Hadley to vote on 12 items at special Town Meeting Saturday 

  • Hadley Town Hall FILE PHOTO

Staff Writer
Published: 11/10/2020 8:46:00 AM

HADLEY — A strategy to keep property taxes from going up for the average taxpayer, a program to assist residents at risk of not being able to meet rent payments and a zoning change to move Hadley toward becoming a green community are on the warrant at a special Town Meeting Saturday.

The 12 articles will be considered starting at 1 p.m. at the public safety complex at 15 East St. Sixty-five seats will be set up inside the Fire Department bays, spaced at least six feet apart, with additional seating outdoors. Deputy Town Administrator David Nixon said the site was chosen to promote safety during the COVID-19 pandemic, and the warrant is being kept as brief as possible.
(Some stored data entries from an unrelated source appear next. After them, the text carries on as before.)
`src/rtl/found_collector_pkg.sv`:
```
// Shared types and helpers for the found_collector result stage.
// Holds the serializer state encoding, the CRC-8 polynomial, the record
// length calculation and the CRC-8 byte update used when
// FOUND_COLLECTOR_CRC_EN is defined.
package found_collector_pkg;

   typedef enum logic [1:0] {
      IDLE = 2'd0,
      SEND = 2'd1,
      CRC  = 2'd2
   } ser_state_e;

   localparam logic [7:0] CRC8_POLY = 8'h07;

   // Record length in bytes: index byte, padded linear bytes, tap bytes.
   function automatic int rec_bytes(input int size, input int taps);
      return 1 + (size + 7) / 8 + taps;
   endfunction

   // MSB-first CRC-8 update of a running CRC with one data byte.
   function automatic logic [7:0] crc8_update(input logic [7:0] crc, input logic [7:0] data);
      logic [7:0] c;
      c = crc ^ data;
      for (int b = 0; b < 8; b++) begin
         c = c[7] ? ((c << 1) ^ CRC8_POLY) : (c << 1);
      end
      return c;
   endfunction

endpackage

```
`src/rtl/record_fifo.sv`:
```
// Small synchronous FIFO of whole capture records.
// Read data is presented from the head entry without a read latency, so a
// pop and the use of its data happen in the same cycle. A write and a read
// may occur in the same cycle; fullness is judged before the read.
module record_fifo #(
   parameter int WIDTH = 48,
   parameter int DEPTH = 4
) (
   input  logic             clk,
   input  logic             res,
   input  logic             wr_en,
   input  logic [WIDTH-1:0] wr_data,
   input  logic             rd_en,
   output logic [WIDTH-1:0] rd_data,
   output logic             full,
   output logic             empty
);

   localparam int AW = $clog2(DEPTH);
   localparam logic [AW:0] PTR_ONE = 1;

   logic [AW:0]      wr_ptr_q, wr_ptr_d;
   logic [AW:0]      rd_ptr_q, rd_ptr_d;
   logic [WIDTH-1:0] mem [DEPTH];
   logic             wr_fire;
   logic             rd_fire;

   assign full    = (wr_ptr_q[AW] != rd_ptr_q[AW]) && (wr_ptr_q[AW-1:0] == rd_ptr_q[AW-1:0]);
   assign empty   = (wr_ptr_q == rd_ptr_q);
   assign wr_fire = wr_en && !full;
   assign rd_fire = rd_en && !empty;
   assign rd_data = mem[rd_ptr_q[AW-1:0]];

   // Advance the read and write pointers on accepted operations.
   always_comb begin
      wr_ptr_d = wr_ptr_q;
      rd_ptr_d = rd_ptr_q;
      if (wr_fire) wr_ptr_d = wr_ptr_q + PTR_ONE;
      if (rd_fire) rd_ptr_d = rd_ptr_q + PTR_ONE;
   end

   // Pointer registers; clearing them empties the FIFO.
   always_ff @(posedge clk) begin
      if (res) begin
         wr_ptr_q <= '0;
         rd_ptr_q <= '0;
      end else begin
         wr_ptr_q <= wr_ptr_d;
         rd_ptr_q <= rd_ptr_d;
      end
   end

   // Storage array; contents need no reset because the pointers gate them.
   always_ff @(posedge clk) begin
      if (wr_fire) mem[wr_ptr_q[AW-1:0]] <= wr_data;
   end

endmodule

```
`src/rtl/found_collector.sv`:
```
// found_collector: round-robin scanner of NLFSR found flags, record FIFO
// and byte serializer towards the UART transmitter.
// Optional feature macro FOUND_COLLECTOR_CRC_EN appends a CRC-8 byte
// (poly 0x07, init 0x00, MSB-first) after each record.
import found_collector_pkg::*;

module found_collector #(
   parameter int NUM_OF_MODULES = 30,
   parameter int NUM_OF_TAPS    = 2,
   parameter int SIZE           = 24,
   parameter int FIFO_DEPTH     = 4
) (
   input  logic                                clk,
   input  logic                                res,
   input  logic [NUM_OF_MODULES-1:0]           found,
   input  logic [NUM_OF_MODULES*SIZE-1:0]      co_buf_lin,
   input  logic [NUM_OF_MODULES*NUM_OF_TAPS*8-1:0] co_buf_non,
   output logic [NUM_OF_MODULES-1:0]           ack,
   output logic [7:0]                          tx_data,
   output logic                                tx_valid,
   input  logic                                tx_ready,
   output logic [15:0]                         hit_count,
   output logic                                busy
);

   localparam int LB    = (SIZE + 7) / 8;
   localparam int REC   = rec_bytes(SIZE, NUM_OF_TAPS);
   localparam int RW    = REC * 8;
   localparam int NW    = NUM_OF_TAPS * 8;
   localparam int PTR_W = (NUM_OF_MODULES > 1) ? $clog2(NUM_OF_MODULES) : 1;
   localparam int CNT_W = $clog2(REC);

   localparam logic [PTR_W-1:0] PTR_LAST = PTR_W'(NUM_OF_MODULES - 1);
   localparam logic [PTR_W-1:0] PTR_ONE  = 1;
   localparam logic [CNT_W-1:0] CNT_LAST = CNT_W'(REC - 1);
   localparam logic [CNT_W-1:0] CNT_ONE  = 1;

   logic [PTR_W-1:0]          ptr_q, ptr_d;
   logic [NUM_OF_MODULES-1:0] pending_q, pending_d;
   logic [NUM_OF_MODULES-1:0] ack_q, ack_d;
   logic [15:0]               hit_count_q, hit_count_d;

   logic                      sel_found;
   logic                      sel_pending;
   logic [SIZE-1:0]           sel_lin;
   logic [NW-1:0]             sel_non;
   logic                      capture;
   logic [RW-1:0]             rec_word;

   logic                      fifo_full;
   logic                      fifo_empty;
   logic                      fifo_pop;
   logic [RW-1:0]             fifo_rdata;

   ser_state_e                state_q, state_d;
   logic [RW-1:0]             shift_q, shift_d;
   logic [CNT_W-1:0]          cnt_q, cnt_d;
`ifdef FOUND_COLLECTOR_CRC_EN
   logic [7:0]                crc_q, crc_d;
`endif

   // Pick the flag, pending bit and coefficients of the module under the scan pointer.
   always_comb begin
      sel_found   = 1'b0;
      sel_pending = 1'b0;
      sel_lin     = '0;
      sel_non     = '0;
      for (int i = 0; i < NUM_OF_MODULES; i++) begin
         if (ptr_q == PTR_W'(i)) begin
            sel_found   = found[i];
            sel_pending = pending_q[i];
            sel_lin     = co_buf_lin[i*SIZE +: SIZE];
            sel_non     = co_buf_non[i*NW +: NW];
         end
      end
   end

   assign capture  = sel_found && !sel_pending && !fifo_full;
   assign rec_word = {8'(ptr_q), (LB*8)'(sel_lin), sel_non};

   // Scan pointer, pending tracking, ack pulse and hit counter updates.
   always_comb begin
      ptr_d       = (ptr_q == PTR_LAST) ? '0 : ptr_q + PTR_ONE;
      pending_d   = pending_q & found;
      ack_d       = '0;
      hit_count_d = hit_count_q;
      for (int i = 0; i < NUM_OF_MODULES; i++) begin
         if (capture && (ptr_q == PTR_W'(i))) begin
            pending_d[i] = 1'b1;
            ack_d[i]     = 1'b1;
         end
      end
      if (capture && (hit_count_q != 16'hFFFF)) hit_count_d = hit_count_q + 16'd1;
   end

   // Scanner and capture bookkeeping registers.
   always_ff @(posedge clk) begin
      if (res) begin
         ptr_q       <= '0;
         pending_q   <= '0;
         ack_q       <= '0;
         hit_count_q <= '0;
      end else begin
         ptr_q       <= ptr_d;
         pending_q   <= pending_d;
         ack_q       <= ack_d;
         hit_count_q <= hit_count_d;
      end
   end

   record_fifo #(
      .WIDTH (RW),
      .DEPTH (FIFO_DEPTH)
   ) u_fifo (
      .clk     (clk),
      .res     (res),
      .wr_en   (capture),
      .wr_data (rec_word),
      .rd_en   (fifo_pop),
      .rd_data (fifo_rdata),
      .full    (fifo_full),
      .empty   (fifo_empty)
   );

   // Serializer next state: load a record, shift bytes out on accept, optional CRC trailer.
   always_comb begin
      state_d  = state_q;
      shift_d  = shift_q;
      cnt_d    = cnt_q;
      fifo_pop = 1'b0;
`ifdef FOUND_COLLECTOR_CRC_EN
      crc_d    = crc_q;
`endif
      case (state_q)
         IDLE: begin
            if (!fifo_empty) begin
               fifo_pop = 1'b1;
               shift_d  = fifo_rdata;
               cnt_d    = '0;
               state_d  = SEND;
`ifdef FOUND_COLLECTOR_CRC_EN
               crc_d    = 8'h00;
`endif
            end
         end
         SEND: begin
            if (tx_ready) begin
               shift_d = shift_q << 8;
`ifdef FOUND_COLLECTOR_CRC_EN
               crc_d   = crc8_update(crc_q, shift_q[RW-1 -: 8]);
`endif
               if (cnt_q == CNT_LAST) begin
`ifdef FOUND_COLLECTOR_CRC_EN
                  state_d = CRC;
`else
                  state_d = IDLE;
`endif
               end else begin
                  cnt_d = cnt_q + CNT_ONE;
               end
            end
         end
`ifdef FOUND_COLLECTOR_CRC_EN
         CRC: begin
            if (tx_ready) state_d = IDLE;
         end
`endif
         default: state_d = IDLE;
      endcase
   end

   // Serializer registers; reset drops any partially sent record.
   always_ff @(posedge clk) begin
      if (res) begin
         state_q <= IDLE;
         shift_q <= '0;
         cnt_q   <= '0;
`ifdef FOUND_COLLECTOR_CRC_EN
         crc_q   <= 8'h00;
`endif
      end else begin
         state_q <= state_d;
         shift_q <= shift_d;
         cnt_q   <= cnt_d;
`ifdef FOUND_COLLECTOR_CRC_EN
         crc_q   <= crc_d;
`endif
      end
   end

   // Output byte follows the serializer state; zero whenever nothing is offered.
   always_comb begin
      tx_data = 8'h00;
      if (state_q == SEND) tx_data = shift_q[RW-1 -: 8];
`ifdef FOUND_COLLECTOR_CRC_EN
      else if (state_q == CRC) tx_data = crc_q;
`endif
   end

   assign tx_valid  = (state_q != IDLE);
   assign busy      = !fifo_empty || (state_q != IDLE);
   assign ack       = ack_q;
   assign hit_count = hit_count_q;

endmodule

```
With the early paydown of $100,000 in principal on debt and the transfer of $375,000 from the stabilization account, which will be replenished by spending trimmed from the school budget, the Select Board is asking voters to push the tax rate down from $12.78 per $1,000 valuation to $12.15 per $1,000 valuation. This would cause the average tax bill to rise by $52, from the current $4,202.

But the Select Board is also narrowly supporting using an additional $155,000 from the stabilization account to keep property taxes flat. About 1,000 residential taxpayers or so would see a decrease in taxes under this scenario, and about 600 would see an increase, said Assessor Dan Zdonek. 
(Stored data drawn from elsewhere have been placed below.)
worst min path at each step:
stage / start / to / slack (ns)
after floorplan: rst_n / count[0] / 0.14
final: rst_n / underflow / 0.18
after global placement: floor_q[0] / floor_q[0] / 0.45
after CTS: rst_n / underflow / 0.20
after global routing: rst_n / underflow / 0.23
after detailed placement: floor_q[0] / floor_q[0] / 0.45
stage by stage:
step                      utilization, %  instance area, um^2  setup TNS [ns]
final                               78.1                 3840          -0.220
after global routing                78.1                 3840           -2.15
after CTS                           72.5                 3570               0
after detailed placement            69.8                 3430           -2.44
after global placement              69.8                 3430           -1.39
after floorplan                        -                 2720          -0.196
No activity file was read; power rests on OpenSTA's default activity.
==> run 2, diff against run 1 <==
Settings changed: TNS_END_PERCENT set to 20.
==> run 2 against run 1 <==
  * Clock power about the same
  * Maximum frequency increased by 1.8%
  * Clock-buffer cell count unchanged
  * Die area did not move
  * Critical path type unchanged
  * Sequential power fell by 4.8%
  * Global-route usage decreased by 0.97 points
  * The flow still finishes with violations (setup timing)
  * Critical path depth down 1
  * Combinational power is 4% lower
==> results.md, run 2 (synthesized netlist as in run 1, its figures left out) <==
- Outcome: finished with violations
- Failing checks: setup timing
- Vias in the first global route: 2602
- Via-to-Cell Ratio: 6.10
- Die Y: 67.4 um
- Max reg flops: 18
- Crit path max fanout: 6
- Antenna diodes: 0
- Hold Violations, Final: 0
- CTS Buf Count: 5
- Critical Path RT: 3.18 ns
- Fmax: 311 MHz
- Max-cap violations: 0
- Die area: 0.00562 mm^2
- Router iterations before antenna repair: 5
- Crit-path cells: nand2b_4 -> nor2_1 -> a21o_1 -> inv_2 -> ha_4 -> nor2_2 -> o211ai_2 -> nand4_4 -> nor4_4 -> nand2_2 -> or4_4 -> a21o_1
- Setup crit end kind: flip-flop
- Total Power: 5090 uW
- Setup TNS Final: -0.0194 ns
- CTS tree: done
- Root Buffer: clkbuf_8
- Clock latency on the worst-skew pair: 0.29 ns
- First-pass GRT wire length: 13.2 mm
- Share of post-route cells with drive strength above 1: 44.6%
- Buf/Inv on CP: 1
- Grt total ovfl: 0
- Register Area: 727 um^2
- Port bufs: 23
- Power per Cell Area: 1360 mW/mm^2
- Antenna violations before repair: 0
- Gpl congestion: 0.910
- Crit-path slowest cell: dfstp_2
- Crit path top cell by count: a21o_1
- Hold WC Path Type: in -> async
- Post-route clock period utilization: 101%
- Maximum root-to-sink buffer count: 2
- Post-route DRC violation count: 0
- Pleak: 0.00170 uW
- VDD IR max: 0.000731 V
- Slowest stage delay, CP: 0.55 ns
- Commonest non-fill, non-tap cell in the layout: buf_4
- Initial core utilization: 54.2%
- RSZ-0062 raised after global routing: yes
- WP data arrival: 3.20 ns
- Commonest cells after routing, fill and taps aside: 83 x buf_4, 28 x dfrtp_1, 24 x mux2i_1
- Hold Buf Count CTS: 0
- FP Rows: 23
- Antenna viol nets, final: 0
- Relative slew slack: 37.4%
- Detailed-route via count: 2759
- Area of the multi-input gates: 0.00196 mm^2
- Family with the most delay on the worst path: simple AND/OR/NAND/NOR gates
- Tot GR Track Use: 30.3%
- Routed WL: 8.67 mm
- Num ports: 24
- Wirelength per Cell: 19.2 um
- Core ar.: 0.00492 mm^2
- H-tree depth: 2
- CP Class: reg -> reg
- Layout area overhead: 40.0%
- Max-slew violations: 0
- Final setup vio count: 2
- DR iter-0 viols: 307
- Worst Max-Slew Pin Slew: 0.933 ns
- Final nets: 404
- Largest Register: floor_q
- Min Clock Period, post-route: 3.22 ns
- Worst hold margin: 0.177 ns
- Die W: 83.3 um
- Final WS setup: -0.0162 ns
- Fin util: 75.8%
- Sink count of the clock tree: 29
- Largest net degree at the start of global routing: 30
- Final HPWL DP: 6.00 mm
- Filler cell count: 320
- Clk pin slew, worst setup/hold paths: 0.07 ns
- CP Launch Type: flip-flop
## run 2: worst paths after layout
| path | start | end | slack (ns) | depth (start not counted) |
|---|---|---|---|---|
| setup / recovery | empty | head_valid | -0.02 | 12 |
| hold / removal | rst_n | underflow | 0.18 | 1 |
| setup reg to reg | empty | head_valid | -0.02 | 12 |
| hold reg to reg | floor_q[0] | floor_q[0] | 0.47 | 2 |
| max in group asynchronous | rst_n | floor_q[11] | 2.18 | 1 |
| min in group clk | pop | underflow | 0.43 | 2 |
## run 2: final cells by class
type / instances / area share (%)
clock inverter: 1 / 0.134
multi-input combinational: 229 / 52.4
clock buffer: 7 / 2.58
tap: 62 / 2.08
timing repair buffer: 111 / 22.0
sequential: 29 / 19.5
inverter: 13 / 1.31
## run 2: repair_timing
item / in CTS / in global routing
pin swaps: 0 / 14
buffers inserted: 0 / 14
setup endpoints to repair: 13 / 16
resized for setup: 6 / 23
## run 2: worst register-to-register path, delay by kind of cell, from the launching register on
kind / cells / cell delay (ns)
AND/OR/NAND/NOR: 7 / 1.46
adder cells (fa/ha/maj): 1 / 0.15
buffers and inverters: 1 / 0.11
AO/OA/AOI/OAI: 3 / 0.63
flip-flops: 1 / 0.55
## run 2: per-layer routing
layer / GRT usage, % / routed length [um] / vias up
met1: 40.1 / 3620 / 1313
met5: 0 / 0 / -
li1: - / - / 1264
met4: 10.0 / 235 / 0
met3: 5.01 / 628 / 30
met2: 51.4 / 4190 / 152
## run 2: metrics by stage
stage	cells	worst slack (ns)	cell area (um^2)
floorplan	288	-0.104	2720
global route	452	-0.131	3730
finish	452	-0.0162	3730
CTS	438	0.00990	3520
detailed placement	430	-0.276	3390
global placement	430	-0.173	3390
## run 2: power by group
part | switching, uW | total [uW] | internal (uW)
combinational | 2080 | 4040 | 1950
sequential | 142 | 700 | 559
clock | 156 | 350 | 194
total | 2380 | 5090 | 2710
While the Select Board previously endorsed this plan, at a recent meeting former board member Molly Keegan said she worries that reduced tax bills might cost the town needed revenues. Keegan said there could be one-year euphoria exchanged for anger next year.

Select Board member Christina Stanley said there could be a slippery slope of artificially reducing the tax rate. 

Rental relief program

With the pandemic ongoing, Community Preservation Act money is being sought to create a relief fund, which would have $100,000 available for emergency rental assistance. This program is an idea that comes from the Housing and Economic Development Committee.

Keegan, a member of that committee, said with at least 244 rental units in Hadley, the new fund would help people living paycheck to paycheck who may be unable to meet their rent obligations later this year or throughout 2021.

The rent relief would be for qualified applicants, on a first-come, come first serve basis, who prove hardship as a result of the pandemic. It is similar to a program in Amherst, which in its initial round provided $37,328 for 18 households, and has a second round with $212,671 available.

Another $155,000 in CPA money would go toward gravestone restoration at the North Hadley and Russellville cemeteries and stonewall fixes at the Hockanum Cemetery.

Voters will consider adopting the stretch energy code, mandating various energy-saving building techniques, which is essential toward becoming a green community.  Already, 271 of 351 cities and towns in the state are part of this program. Another bylaw will formalize the establishment of a municipal affordable housing trust fund.